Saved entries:
━━━━━━━━━━
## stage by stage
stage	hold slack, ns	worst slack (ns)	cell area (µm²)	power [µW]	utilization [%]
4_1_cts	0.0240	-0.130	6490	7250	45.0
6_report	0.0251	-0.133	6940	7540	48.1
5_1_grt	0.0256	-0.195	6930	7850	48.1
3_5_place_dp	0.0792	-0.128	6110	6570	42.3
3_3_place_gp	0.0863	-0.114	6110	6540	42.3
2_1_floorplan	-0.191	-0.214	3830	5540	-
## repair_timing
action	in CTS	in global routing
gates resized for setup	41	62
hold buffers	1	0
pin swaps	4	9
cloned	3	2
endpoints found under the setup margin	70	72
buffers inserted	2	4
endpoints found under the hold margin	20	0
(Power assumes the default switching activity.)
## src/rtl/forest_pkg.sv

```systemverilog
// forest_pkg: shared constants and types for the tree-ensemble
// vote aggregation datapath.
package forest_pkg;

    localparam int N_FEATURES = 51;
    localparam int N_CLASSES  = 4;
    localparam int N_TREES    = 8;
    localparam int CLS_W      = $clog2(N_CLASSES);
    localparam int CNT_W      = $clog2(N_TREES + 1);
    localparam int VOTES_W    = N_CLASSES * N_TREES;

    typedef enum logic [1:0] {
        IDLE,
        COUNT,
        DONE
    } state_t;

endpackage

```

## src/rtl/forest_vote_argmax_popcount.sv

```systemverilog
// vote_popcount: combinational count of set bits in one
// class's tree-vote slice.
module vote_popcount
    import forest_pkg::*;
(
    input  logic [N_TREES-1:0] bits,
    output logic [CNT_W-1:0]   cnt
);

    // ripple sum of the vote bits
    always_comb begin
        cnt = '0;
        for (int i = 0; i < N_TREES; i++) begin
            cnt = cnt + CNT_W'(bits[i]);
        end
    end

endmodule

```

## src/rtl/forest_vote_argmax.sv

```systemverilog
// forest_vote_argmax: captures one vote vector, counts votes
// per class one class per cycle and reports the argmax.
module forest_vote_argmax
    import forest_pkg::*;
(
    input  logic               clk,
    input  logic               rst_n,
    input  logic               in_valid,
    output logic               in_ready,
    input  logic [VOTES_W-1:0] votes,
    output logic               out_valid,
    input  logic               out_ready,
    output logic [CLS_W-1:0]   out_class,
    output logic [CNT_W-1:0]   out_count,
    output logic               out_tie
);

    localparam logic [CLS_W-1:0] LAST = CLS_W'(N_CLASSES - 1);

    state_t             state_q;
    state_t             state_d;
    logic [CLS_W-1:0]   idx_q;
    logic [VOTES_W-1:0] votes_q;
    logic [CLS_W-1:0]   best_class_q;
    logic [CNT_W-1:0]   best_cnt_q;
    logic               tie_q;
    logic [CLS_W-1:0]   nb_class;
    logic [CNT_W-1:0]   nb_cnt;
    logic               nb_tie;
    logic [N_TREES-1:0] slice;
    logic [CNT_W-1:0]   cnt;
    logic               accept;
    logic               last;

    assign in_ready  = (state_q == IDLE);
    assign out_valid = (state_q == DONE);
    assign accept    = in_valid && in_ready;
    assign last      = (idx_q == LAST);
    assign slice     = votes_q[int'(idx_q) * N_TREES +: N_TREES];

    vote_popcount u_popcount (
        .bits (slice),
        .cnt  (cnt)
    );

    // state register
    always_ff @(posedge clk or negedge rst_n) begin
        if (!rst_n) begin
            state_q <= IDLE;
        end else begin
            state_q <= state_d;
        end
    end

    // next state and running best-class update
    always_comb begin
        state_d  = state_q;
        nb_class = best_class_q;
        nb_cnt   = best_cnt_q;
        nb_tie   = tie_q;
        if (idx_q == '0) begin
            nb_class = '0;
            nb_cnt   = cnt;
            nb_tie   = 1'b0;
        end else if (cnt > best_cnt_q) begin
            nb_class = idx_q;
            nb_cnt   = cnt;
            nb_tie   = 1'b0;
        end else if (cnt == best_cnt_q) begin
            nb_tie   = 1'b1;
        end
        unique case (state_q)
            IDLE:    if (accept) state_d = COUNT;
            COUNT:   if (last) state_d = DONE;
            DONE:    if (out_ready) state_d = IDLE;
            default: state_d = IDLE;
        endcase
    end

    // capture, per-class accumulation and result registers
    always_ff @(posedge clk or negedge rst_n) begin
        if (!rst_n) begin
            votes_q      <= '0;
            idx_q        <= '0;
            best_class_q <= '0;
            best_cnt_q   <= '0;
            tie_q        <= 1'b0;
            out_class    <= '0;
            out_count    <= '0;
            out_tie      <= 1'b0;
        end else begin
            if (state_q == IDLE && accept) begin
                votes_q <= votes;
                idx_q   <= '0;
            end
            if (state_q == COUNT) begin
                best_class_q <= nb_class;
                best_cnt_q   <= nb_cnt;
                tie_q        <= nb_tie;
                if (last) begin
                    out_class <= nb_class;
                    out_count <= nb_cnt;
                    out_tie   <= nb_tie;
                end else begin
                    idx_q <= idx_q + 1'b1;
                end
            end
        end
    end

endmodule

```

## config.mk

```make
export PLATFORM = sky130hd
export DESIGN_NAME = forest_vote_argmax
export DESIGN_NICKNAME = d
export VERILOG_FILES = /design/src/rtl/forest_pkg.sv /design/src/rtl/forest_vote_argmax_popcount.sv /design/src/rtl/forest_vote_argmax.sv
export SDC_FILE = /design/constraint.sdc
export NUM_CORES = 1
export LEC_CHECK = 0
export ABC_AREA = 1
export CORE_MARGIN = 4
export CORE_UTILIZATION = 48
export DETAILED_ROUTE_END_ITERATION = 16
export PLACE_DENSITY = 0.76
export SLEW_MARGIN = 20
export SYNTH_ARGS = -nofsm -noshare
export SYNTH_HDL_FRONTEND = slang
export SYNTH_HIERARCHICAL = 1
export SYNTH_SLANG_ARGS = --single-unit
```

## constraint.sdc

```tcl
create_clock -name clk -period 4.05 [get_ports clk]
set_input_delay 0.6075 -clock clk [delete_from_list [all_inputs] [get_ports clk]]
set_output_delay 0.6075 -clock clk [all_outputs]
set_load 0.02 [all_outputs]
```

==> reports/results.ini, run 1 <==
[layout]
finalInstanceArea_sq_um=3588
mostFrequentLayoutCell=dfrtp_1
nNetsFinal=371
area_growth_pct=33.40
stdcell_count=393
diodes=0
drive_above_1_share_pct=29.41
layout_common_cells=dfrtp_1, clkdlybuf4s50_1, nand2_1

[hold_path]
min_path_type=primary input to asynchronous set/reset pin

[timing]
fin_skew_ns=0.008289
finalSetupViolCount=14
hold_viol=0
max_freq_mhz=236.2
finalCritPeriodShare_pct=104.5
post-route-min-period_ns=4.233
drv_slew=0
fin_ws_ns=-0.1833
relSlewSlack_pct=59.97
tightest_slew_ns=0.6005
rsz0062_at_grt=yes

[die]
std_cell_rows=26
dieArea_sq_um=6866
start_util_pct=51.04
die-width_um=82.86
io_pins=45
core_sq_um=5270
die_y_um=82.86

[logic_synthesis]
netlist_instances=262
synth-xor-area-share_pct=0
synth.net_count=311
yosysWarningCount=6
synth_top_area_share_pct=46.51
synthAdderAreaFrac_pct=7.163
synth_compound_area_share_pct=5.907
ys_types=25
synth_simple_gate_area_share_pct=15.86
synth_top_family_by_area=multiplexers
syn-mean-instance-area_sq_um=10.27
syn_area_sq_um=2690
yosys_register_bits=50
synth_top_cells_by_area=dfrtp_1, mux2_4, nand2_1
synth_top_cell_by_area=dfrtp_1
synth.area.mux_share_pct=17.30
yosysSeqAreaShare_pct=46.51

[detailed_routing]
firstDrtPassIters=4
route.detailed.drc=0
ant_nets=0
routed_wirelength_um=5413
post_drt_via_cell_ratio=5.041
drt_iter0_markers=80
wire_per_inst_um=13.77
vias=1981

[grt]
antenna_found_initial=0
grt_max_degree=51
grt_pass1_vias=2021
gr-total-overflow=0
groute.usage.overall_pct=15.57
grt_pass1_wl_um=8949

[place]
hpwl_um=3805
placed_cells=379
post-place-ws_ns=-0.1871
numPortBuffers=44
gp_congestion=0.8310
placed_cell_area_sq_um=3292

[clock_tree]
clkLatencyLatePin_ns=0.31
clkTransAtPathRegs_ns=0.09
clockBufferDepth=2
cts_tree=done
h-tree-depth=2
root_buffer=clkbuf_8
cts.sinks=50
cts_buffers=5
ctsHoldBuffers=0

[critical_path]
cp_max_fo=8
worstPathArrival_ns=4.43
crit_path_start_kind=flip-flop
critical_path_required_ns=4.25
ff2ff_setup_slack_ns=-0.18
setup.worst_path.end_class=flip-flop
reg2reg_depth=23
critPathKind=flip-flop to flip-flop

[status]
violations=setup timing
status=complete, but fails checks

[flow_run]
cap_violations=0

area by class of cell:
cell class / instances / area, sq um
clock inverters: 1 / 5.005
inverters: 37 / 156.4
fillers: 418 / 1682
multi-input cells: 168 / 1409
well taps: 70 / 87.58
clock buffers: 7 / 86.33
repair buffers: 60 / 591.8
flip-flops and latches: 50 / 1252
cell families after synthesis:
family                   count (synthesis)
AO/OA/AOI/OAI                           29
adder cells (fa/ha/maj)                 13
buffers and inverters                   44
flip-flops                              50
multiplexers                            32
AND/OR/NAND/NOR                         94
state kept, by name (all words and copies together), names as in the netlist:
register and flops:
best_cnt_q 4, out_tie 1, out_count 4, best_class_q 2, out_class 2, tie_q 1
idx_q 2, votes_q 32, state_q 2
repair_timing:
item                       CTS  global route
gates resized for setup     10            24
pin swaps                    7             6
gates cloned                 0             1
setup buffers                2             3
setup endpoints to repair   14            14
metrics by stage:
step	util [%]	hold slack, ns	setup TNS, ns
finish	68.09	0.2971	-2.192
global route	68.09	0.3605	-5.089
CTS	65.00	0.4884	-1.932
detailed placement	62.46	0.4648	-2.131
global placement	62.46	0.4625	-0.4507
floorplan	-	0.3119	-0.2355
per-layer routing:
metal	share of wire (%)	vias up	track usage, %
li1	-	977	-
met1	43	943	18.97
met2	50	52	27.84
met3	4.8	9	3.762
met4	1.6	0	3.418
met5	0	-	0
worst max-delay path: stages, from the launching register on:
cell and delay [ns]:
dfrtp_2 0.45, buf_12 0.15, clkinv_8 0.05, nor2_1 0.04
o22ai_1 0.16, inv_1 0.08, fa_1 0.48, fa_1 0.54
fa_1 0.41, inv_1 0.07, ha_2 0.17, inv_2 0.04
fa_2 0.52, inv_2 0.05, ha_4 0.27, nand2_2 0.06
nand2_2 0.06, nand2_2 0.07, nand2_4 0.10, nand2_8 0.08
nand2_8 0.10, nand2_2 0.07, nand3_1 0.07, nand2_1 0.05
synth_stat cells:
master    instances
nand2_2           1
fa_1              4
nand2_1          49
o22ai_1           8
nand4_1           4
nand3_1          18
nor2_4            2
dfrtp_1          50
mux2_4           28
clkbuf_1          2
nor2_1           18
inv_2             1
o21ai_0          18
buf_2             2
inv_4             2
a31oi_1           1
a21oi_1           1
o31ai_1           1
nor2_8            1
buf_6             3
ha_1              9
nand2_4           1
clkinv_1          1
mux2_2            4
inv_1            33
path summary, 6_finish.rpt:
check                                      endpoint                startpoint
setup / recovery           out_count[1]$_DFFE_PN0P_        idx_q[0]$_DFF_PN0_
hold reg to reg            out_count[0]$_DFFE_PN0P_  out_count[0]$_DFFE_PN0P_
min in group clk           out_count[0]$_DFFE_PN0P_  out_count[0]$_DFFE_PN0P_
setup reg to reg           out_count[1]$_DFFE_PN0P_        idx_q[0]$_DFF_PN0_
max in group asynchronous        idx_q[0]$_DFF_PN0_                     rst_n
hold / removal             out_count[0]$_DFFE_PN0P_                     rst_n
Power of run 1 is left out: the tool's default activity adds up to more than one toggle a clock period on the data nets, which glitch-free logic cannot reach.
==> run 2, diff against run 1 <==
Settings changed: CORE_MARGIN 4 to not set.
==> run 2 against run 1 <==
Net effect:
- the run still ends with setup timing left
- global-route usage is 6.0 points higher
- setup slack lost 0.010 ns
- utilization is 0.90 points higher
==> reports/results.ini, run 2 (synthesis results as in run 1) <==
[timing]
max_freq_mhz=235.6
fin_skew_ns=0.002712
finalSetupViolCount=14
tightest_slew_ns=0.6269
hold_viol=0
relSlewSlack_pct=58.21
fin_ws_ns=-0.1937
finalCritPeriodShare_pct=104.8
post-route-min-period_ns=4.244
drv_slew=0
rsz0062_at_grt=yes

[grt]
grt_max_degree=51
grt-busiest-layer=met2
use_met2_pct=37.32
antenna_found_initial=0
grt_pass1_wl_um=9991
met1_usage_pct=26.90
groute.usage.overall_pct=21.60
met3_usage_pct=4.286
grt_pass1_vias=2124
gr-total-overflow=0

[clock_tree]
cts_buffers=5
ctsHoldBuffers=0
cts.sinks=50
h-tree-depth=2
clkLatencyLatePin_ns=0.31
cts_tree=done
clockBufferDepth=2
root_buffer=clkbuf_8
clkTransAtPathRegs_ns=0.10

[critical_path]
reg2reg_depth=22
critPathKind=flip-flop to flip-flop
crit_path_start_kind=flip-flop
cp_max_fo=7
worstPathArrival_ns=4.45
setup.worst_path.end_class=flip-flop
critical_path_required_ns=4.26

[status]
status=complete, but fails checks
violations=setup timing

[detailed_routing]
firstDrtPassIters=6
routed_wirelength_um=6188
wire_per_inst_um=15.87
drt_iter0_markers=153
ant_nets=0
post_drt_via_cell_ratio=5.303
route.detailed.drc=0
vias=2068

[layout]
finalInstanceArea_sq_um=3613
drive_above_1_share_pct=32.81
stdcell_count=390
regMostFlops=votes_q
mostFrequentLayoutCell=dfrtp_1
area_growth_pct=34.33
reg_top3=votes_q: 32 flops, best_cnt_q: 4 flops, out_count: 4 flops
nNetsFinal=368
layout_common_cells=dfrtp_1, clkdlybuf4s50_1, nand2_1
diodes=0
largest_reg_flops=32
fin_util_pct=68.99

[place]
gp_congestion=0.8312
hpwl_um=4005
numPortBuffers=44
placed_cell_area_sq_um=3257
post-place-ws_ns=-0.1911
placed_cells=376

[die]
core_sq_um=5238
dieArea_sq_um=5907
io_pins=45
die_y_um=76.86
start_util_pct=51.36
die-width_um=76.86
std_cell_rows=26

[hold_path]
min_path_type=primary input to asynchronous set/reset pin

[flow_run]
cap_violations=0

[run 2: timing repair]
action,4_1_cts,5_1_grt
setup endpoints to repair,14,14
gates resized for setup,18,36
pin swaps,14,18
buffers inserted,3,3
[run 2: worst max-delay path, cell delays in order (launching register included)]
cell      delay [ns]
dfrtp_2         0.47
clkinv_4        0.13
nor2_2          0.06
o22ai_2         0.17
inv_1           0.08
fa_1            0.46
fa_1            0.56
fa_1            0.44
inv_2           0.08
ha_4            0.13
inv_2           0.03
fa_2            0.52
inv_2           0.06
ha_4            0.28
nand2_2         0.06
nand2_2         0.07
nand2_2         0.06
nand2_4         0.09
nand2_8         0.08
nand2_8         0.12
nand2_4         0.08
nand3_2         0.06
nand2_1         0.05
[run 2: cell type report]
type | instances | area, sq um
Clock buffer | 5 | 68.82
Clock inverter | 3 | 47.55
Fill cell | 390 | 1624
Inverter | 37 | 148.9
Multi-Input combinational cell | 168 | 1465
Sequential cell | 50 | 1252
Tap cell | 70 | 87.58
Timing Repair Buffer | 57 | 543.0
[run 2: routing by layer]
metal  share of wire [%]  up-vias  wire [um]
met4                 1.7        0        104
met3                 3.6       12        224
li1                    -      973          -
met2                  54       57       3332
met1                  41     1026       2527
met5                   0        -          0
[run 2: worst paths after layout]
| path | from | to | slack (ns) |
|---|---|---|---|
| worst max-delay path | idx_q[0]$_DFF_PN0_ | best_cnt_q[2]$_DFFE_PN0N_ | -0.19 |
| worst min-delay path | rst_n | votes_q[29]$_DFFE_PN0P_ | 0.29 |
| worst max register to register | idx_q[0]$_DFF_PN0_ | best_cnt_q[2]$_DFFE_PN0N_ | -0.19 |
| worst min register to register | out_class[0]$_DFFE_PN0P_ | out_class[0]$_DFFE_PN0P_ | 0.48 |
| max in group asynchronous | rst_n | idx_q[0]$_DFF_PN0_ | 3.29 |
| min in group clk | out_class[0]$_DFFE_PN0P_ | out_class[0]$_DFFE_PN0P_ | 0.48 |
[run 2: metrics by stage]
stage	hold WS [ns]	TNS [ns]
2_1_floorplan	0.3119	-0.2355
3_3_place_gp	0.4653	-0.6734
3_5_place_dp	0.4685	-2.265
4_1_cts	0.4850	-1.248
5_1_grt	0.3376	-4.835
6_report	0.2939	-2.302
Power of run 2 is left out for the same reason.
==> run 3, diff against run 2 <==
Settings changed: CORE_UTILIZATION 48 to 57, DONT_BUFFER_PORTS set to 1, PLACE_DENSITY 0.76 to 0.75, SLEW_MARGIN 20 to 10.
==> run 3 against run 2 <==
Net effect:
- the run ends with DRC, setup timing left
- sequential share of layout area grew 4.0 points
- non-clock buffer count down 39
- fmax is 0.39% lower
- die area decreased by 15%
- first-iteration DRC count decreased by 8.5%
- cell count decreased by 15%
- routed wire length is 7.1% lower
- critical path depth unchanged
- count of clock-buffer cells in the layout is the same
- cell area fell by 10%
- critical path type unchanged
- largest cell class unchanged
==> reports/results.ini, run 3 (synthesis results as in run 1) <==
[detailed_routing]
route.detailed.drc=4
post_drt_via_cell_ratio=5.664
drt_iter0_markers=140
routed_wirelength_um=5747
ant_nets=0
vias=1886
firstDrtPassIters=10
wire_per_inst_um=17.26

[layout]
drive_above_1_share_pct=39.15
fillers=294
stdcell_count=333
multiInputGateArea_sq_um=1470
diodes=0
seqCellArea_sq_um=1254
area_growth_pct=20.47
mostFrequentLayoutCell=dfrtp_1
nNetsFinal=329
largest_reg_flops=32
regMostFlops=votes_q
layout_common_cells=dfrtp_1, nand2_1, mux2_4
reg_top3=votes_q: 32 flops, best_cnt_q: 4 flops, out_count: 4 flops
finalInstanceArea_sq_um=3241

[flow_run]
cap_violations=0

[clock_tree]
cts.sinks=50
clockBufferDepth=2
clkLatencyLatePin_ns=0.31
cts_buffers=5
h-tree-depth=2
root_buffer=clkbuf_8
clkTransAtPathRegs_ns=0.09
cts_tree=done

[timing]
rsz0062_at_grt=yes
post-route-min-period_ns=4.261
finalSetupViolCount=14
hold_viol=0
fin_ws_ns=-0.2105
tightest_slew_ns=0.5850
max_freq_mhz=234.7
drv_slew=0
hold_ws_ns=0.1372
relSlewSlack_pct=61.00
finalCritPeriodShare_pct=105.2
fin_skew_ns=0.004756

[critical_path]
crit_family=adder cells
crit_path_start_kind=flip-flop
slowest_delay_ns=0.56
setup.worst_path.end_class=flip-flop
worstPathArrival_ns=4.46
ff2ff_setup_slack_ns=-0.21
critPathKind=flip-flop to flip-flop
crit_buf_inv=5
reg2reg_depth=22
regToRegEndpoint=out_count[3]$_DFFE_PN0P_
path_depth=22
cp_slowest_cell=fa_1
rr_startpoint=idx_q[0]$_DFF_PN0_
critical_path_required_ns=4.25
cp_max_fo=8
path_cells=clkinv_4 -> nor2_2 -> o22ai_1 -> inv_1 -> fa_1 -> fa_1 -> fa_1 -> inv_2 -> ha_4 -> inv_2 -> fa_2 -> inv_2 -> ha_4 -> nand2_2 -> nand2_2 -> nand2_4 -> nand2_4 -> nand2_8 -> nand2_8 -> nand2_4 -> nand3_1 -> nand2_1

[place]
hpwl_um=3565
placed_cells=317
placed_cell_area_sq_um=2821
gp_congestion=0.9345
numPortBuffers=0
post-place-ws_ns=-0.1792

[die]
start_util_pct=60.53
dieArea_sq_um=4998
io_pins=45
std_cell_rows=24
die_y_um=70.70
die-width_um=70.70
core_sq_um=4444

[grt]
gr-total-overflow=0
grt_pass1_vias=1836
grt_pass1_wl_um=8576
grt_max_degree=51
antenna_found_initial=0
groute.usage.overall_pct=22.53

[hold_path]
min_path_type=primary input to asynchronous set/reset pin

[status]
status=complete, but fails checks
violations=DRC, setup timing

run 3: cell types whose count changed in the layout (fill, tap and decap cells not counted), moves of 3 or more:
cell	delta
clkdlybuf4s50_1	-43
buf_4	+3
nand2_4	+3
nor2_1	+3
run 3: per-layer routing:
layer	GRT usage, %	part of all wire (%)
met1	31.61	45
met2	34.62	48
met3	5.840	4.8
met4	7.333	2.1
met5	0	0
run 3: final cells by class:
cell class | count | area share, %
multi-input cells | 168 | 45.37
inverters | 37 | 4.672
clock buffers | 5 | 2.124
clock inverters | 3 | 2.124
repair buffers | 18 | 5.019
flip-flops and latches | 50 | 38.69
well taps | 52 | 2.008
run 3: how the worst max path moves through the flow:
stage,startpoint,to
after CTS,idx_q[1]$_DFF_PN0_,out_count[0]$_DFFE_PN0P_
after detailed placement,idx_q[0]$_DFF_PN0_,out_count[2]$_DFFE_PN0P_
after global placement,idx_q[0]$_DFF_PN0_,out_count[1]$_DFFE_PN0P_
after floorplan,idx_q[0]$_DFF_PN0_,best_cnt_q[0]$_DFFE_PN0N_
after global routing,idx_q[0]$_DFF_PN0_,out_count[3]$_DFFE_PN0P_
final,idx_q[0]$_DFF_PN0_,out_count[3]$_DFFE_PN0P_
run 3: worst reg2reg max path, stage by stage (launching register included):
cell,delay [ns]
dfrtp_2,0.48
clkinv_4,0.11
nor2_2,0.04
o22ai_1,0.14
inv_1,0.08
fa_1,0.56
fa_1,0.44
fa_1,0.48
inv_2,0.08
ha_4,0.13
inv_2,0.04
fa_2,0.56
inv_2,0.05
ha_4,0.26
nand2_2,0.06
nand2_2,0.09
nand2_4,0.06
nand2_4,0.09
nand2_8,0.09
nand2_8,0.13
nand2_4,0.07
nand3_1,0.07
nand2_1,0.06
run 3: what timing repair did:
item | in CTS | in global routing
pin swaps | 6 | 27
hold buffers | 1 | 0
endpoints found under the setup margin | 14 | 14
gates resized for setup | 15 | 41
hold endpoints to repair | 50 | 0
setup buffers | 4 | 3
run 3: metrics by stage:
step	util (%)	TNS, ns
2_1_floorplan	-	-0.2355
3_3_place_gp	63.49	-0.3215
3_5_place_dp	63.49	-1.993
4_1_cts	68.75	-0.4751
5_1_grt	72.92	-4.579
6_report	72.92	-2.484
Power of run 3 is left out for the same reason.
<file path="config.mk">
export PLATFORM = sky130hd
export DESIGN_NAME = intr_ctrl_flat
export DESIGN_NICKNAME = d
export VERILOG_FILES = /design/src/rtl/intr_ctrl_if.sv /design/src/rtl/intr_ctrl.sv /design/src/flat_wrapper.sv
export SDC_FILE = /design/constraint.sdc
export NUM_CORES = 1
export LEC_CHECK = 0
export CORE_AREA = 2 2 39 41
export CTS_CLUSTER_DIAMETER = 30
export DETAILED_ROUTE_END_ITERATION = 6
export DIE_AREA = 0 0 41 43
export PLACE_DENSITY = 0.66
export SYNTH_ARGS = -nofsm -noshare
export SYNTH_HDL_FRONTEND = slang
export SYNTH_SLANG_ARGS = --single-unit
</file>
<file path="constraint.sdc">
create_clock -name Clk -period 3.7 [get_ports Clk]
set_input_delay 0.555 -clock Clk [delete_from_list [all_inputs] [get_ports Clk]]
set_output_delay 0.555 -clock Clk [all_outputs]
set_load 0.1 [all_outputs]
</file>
━━━━━━━━━━
In the entries above, please find the line with "fin_ws_ns=-0.1833" and the line with "yosysWarningCount=6", then write out exactly those two lines and every line between them, and nothing more.

fin_ws_ns=-0.1833
relSlewSlack_pct=59.97
tightest_slew_ns=0.6005
rsz0062_at_grt=yes

[die]
std_cell_rows=26
dieArea_sq_um=6866
start_util_pct=51.04
die-width_um=82.86
io_pins=45
core_sq_um=5270
die_y_um=82.86

[logic_synthesis]
netlist_instances=262
synth-xor-area-share_pct=0
synth.net_count=311
yosysWarningCount=6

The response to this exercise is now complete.